Scientists in France have developed a new technique that allows for unprecedented detailed imaging of the insides of volcanoes, improving the accuracy of eruption forecasts.
Researchers have developed an intelligent imaging technique that enables us to look deep inside colossal volcanoes with a level of detail and depth never seen before.
Image showing inside a volcano and the magma region below. (SCREENSHOT FROM SCIENCE ALERT).
The research team at the French National Centre for Scientific Research (CNRS) and the Paris Institute of Planetary Physics (PIGP-France) borrowed ideas from medical imaging and optical microscopy to propose their approach, according to a report by Science Alert on September 30.
This new method applies to an existing technique known as matrix imaging, which helps overcome some challenges in volcano mapping, such as the lack of numerous sensors (seismic wave receivers) to record seismic waves reflecting through the Earth.
These waves can be interpreted to identify different types of materials and layouts within the Earth’s crust. With the help of matrix imaging, this interpretation becomes significantly easier.
“Monitoring volcanic eruptions requires accurate tracking of pressure and magma swelling for better forecasts. Understanding deep magma storage areas is crucial for assessing risk, but imaging these systems poses a challenge,” according to research published in the journal Nature.

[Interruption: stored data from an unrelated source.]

<file path="config.mk">
export PLATFORM = sky130hd
export DESIGN_NAME = uartRx
export DESIGN_NICKNAME = uartRx
export VERILOG_FILES = /design/flow/design.v
export SDC_FILE = /design/flow/constraint.sdc
export NUM_CORES = 4
export LEC_CHECK = 1
export CORE_AREA = 10 10 92 92
export DIE_AREA = 0 0 102 102
</file>
<file path="constraint.sdc">
current_design uartRx

set clk_period 3.3
set clk_io_pct 0.2

create_clock -name clk0 -period $clk_period [get_ports {in_clk}]

set non_clock_inputs [all_inputs -no_clocks]
set_input_delay [expr $clk_period * $clk_io_pct] -clock clk0 $non_clock_inputs
set_output_delay [expr $clk_period * $clk_io_pct] -clock clk0 [all_outputs]
</file>
<file path="design.v">
module uartRx #(
    parameter    CLKS_PER_BIT  = 217
) (
  input         in_clk,
  input         in_serial_rx,
  output        out_dataV,
  output [7:0]  out_byte_Rx 
);
parameter IDLE      = 3'b000;
parameter START_BIT = 3'b001;
parameter DATA_BIT  = 3'b010;
parameter STOP_BIT  = 3'b011;
parameter CLNUP     = 3'b100;
reg [7:0]   byte_rx   = 0;
reg [7:0]   clk_count = 0;
reg [2:0]   bit_idx   = 0;
reg         dV        = 0;
reg [2:0]   state     = 0;
always @(posedge in_clk) begin
    case(state)
        IDLE:
            begin
                dV <= 0;
                bit_idx <= 0;
                clk_count <= 0;            
            if(in_serial_rx == 1'b0)
                state <= START_BIT;
            else
                state <= IDLE;
            end
        START_BIT:
            begin
                if(clk_count == (CLKS_PER_BIT-1)/2)
                    begin
                        if(in_serial_rx == 1'b0 )
                            begin
                                clk_count <= 0;
                                state <= DATA_BIT;                            
                            end
                        else
                            state <= IDLE;
                    end
                else
                    begin
                        clk_count <= clk_count + 1;
                        state <= START_BIT;
                    end
            end
        DATA_BIT:
            begin
                if(clk_count < CLKS_PER_BIT - 1)
                    begin                    
                        clk_count <= clk_count + 1;
                        state <= DATA_BIT;
                    end
                else
                    begin
                        clk_count <= 0;
                        byte_rx[bit_idx] <= in_serial_rx;
                        if(bit_idx < 7)
                            begin
                                bit_idx <= bit_idx + 1;
                                state <= DATA_BIT;
                            end
                        else
                            begin
                                bit_idx <= 0;
                                state <= STOP_BIT;
                            end
                    end
            end
        STOP_BIT:
            begin
                if(clk_count == CLKS_PER_BIT - 1)
                    begin
                        clk_count <= clk_count + 1;
                        state <= STOP_BIT;                    
                    end
                else
                    begin
                        clk_count <= 0;
                        dV <= 1'b1;
                        state <= CLNUP;
                    end
            end
        CLNUP:
            begin
                state <= IDLE;
                dV <= 1'b0;
            end
        default:
            state <= IDLE;
    endcase
end
assign out_dataV = dV;
assign out_byte_Rx = byte_rx;
endmodule   
</file>
<file path="run.sh">
#!/bin/bash
# OpenROAD 26Q1-2900-gdf79404cd8, Yosys 0.63+post, stock flow scripts
make -C /OpenROAD-flow-scripts/flow DESIGN_CONFIG=/design/flow/config.mk WORK_HOME=/design/flow/orfs finish
</file>
==> flow_summary_export.csv <==
group,metric,value,unit
synth,ys_seq_share,50.3,%
clock_network,cts_num_sinks,23,
synth,synthDistinctLibCells,36,
routing,num_vias,870,
global_routing,grt_util_all_layers,4.57,%
floorplan,design.portCount,11,
place,post-dp-hpwl,1.75,mm
global_routing,globalRouteOverflowTotal,0,
clock_network,clk_latency,0.26,ns
global_routing,grt_first_pass_wirelength,3.86,mm
sta,finalMaxSlewViolations,0,
sta,setup_tns,0,ns
power_and_ir_drop,clkPwrFrac,23.1,%
synth,area_leaders,"edfxtp_1, ha_1, dfxtp_1",
routing,drt-wirelength-per-cell,11.4,um
clock_network,clock_path_buffers,2,
floorplan,chipHeight,102,um
clock_network,tritoncts,"done",
synth,ys_cells,114,
routing,route.detailed.vias_per_inst,4.26,
synth,syn_area_per_cell,11.5,um2
routing,detail_route.first_pass.iterations,4,
clock_network,number_of_buffers_inserted_by_hold_repair_at_cts,0,
floorplan,chip_area,10400,um2
synth,synth_area_leader_cell,"edfxtp_1",
synth,syn_area,1310,um2
power_and_ir_drop,largest_vdd_supply_drop,0.167,mV
flow_run,tool_warnings,30,
worst_setup_path,timing.critical_path.from_type,"primary input",
global_routing,grt_util_met2,7.31,%
clock_network,cts-buffers-inserted,3,
finish,top_logic_cell_by_instance_count_in_the_layout,"edfxtp_1",
floorplan,core,6460,um2
synth,yosys_area,1310,um2
outcome,status,"finished, final reports clean",
place,routabilityCongestion,0.801,
routing,remaining_drc_errors,0,
routing,postRouteWirelength,2.32,mm
global_routing,grt_pass1_vias,793,
sta,max_freq,467,MHz
worst_setup_path,timing.reg2reg.setup_slack,1.24,ns
synth,yosys_warnings,1,
clock_network,post_cts_buffers,0,
sta,skew,0.00856,ns
floorplan,dieWidth,102,um
routing,final_antenna_net_count,0,
worst_setup_path,cp.arrival,2.02,ns
sta,fin_ws,1.16,ns
finish,drive_above_1_share,11.0,%
power_and_ir_drop,sw_pwr,214,uW
sta,timing_worst_slew_pin_value,0.914,ns
worst_setup_path,worst-path-buf-inv,1,
clock_network,clock_tree.htree_level_count,1,
clock_network,clockRootBuffer,"clkbuf_8",
flow_run,max-cap-violations,0,
finish,synth_to_final_area_change,18.1,%
floorplan,floorplan.rows,29,
synth,synth-seq-cells,23,
sta,setup_viol_count_final,0,
global_routing,grt.busiest_layer,"met2",
worst_setup_path,cp_max_stage_cell,"a41oi_1",
sta,report.final.hold_viol_count,0,
place,dp_worst_setup_slack,0.882,ns
routing,diodes,0,
worst_setup_path,path_max_fanout,8,
power_and_ir_drop,combinationalPowerShare,18.9,%
power_and_ir_drop,power.share.switching,29.2,%
sta,finalCriticalPeriod,2.14,ns
power_and_ir_drop,leakage,0.000578,uW
sta,timing.max_slew.rel_slack,38.3,%
finish,mostFrequentLayoutCells,"edfxtp_1, nand2_1, nor2_1, clkdlybuf4s50_1, ha_1",
clock_network,cts_resized,0,
global_routing,use_met3,1.43,%
worst_hold_path,min-delay-path-class,"reg -> reg",
worst_setup_path,path_class,"in -> reg",
routing,detailedRoute.firstIterationViolations,60,
worst_setup_path,worst_path_dominant_cell_family,"AND-OR/OR-AND gates",
place,numPortBuffers,10,
clock_network,clk_pin_slew_worst_paths,0.08,ns
global_routing,grt_start_max_net_pins,14,
sta,unrepaired_setup_endpoints_after_global_routing,"no",
worst_setup_path,cp.required,3.18,ns
synth,netlist.area_leader.share,45.7,%
worst_setup_path,critical_path_s_largest_stage_delay,0.81,ns
power_and_ir_drop,power.sequential.fraction,58.0,%
power_and_ir_drop,power.density,472,nW/um2
worst_setup_path,crit_path_end_kind,"register",
global_routing,initial_antenna_violation_count,0,
synth,synth_cells,114,
global_routing,use_met1,6.21,%
floorplan,initCoreUtil,20.3,%
finish,final_util,24.0,%
sta,finalClockPeriodUsage,64.8,%
power_and_ir_drop,internal_power,519,uW
worst_setup_path,cp_cell_sequence,"clkdlybuf4s50_1, a41oi_1",
-- per-stage QoR --
step                hold slack (ns)  total power, uW  std cells  instance area (um2)
floorplan                     0.451              532        114                 1310
global placement              0.499              570        200                 1510
detailed placement            0.500              570        200                 1510
CTS                           0.528              743        204                 1550
global route                  0.577              780        204                 1550
finish                        0.525              733        204                 1550
-- cell families (layout without fill, tap and decap cells) --
family	after synthesis	count (layout)	synth area share, %
buf+inv	6	19	1.81
simple gates	52	52	22.3
mux	2	2	1.71
compound gates	15	15	10.7
flops	23	23	50.3
fa+ha+maj	7	7	6.67
xor+xnor	9	9	6.57
-- sequential cells by signal, summed over array words and instances (netlist names) --
name / flops
byte_rx: 8
clk_count: 8
bit_idx: 3
state: 3
dV: 1
-- layer usage --
metal	vias to the layer above	wire length, um
li1	447	-
met1	414	1130
met2	7	1080
met3	2	95
met4	0	19
met5	-	0
-- power by group through the flow --
stage | sequential, uW | clock, uW | combinational [uW]
CTS | 425 | 177 | 141
global route | 434 | 187 | 159
finish | 425 | 169 | 138
-- area by class of cell --
type                       count  area, um2
clock buffer                   3       41.3
tap                           77       96.3
clock inverter                 1       5.00
timing repair buffer          10        100
sequential                    23        661
multi-input combinational     85        629
fill                         686       4910
inverter                       5       18.8
-- synth_stat cells (all sizes together) --
master   count
edfxtp      20
nand2       15
nor2        10
ha           7
xor2         7
nand3        6
inv          5
o21ai        5
and2         3
and3         3
dfxtp        3
nor2b        3
a22o         2
mux2         2
nand4        2
o211ai       2
o31ai        2
xnor2        2
a2bb2oi      1
a32oi        1
a41oi        1
and4         1
clkbuf       1
nand2b       1
nand3b       1
nand4b       1
nor3         1
nor3b        1
nor4         1
nor4b        1
o2111ai      1
or2          1
or3          1
-- path summary, 6_finish.rpt --
| check | from | endpoint | cells past startpoint |
|---|---|---|---|
| worst max-delay path | in_serial_rx | clk_count[6]$_DFFE_PP_ | 2 |
| worst min-delay path | state[2]$_DFF_P_ | state[1]$_DFF_P_ | 1 |
| worst max register to register | bit_idx[0]$_SDFFCE_PP0P_ | byte_rx[4]$_DFFE_PP_ | 5 |
| worst min register to register | state[2]$_DFF_P_ | state[1]$_DFF_P_ | 1 |
Power and IR drop assume default switching activity.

For their experiments, the researchers selected La Soufrière volcano in Guadeloupe, a French overseas region in the Caribbean. The coverage provided by the seismic network at this location was described by the researchers as “sparse.”
“Matrix imaging technology successfully decoded wave deformations, revealing the internal structure of La Soufrière volcano at depths of up to 10 km,” stated the researchers.
Findings from this study include the presence of multiple complex magma layers stored underground and how these layers connect with other deep geological structures.
This additional data offers clearer insights into what is happening inside the volcano, meaning that eruptions can be predicted more accurately.
Encouragingly, no additional sensors are needed, as matrix imaging can operate with existing data. The researchers are confident that these methods could also be applied to other locations.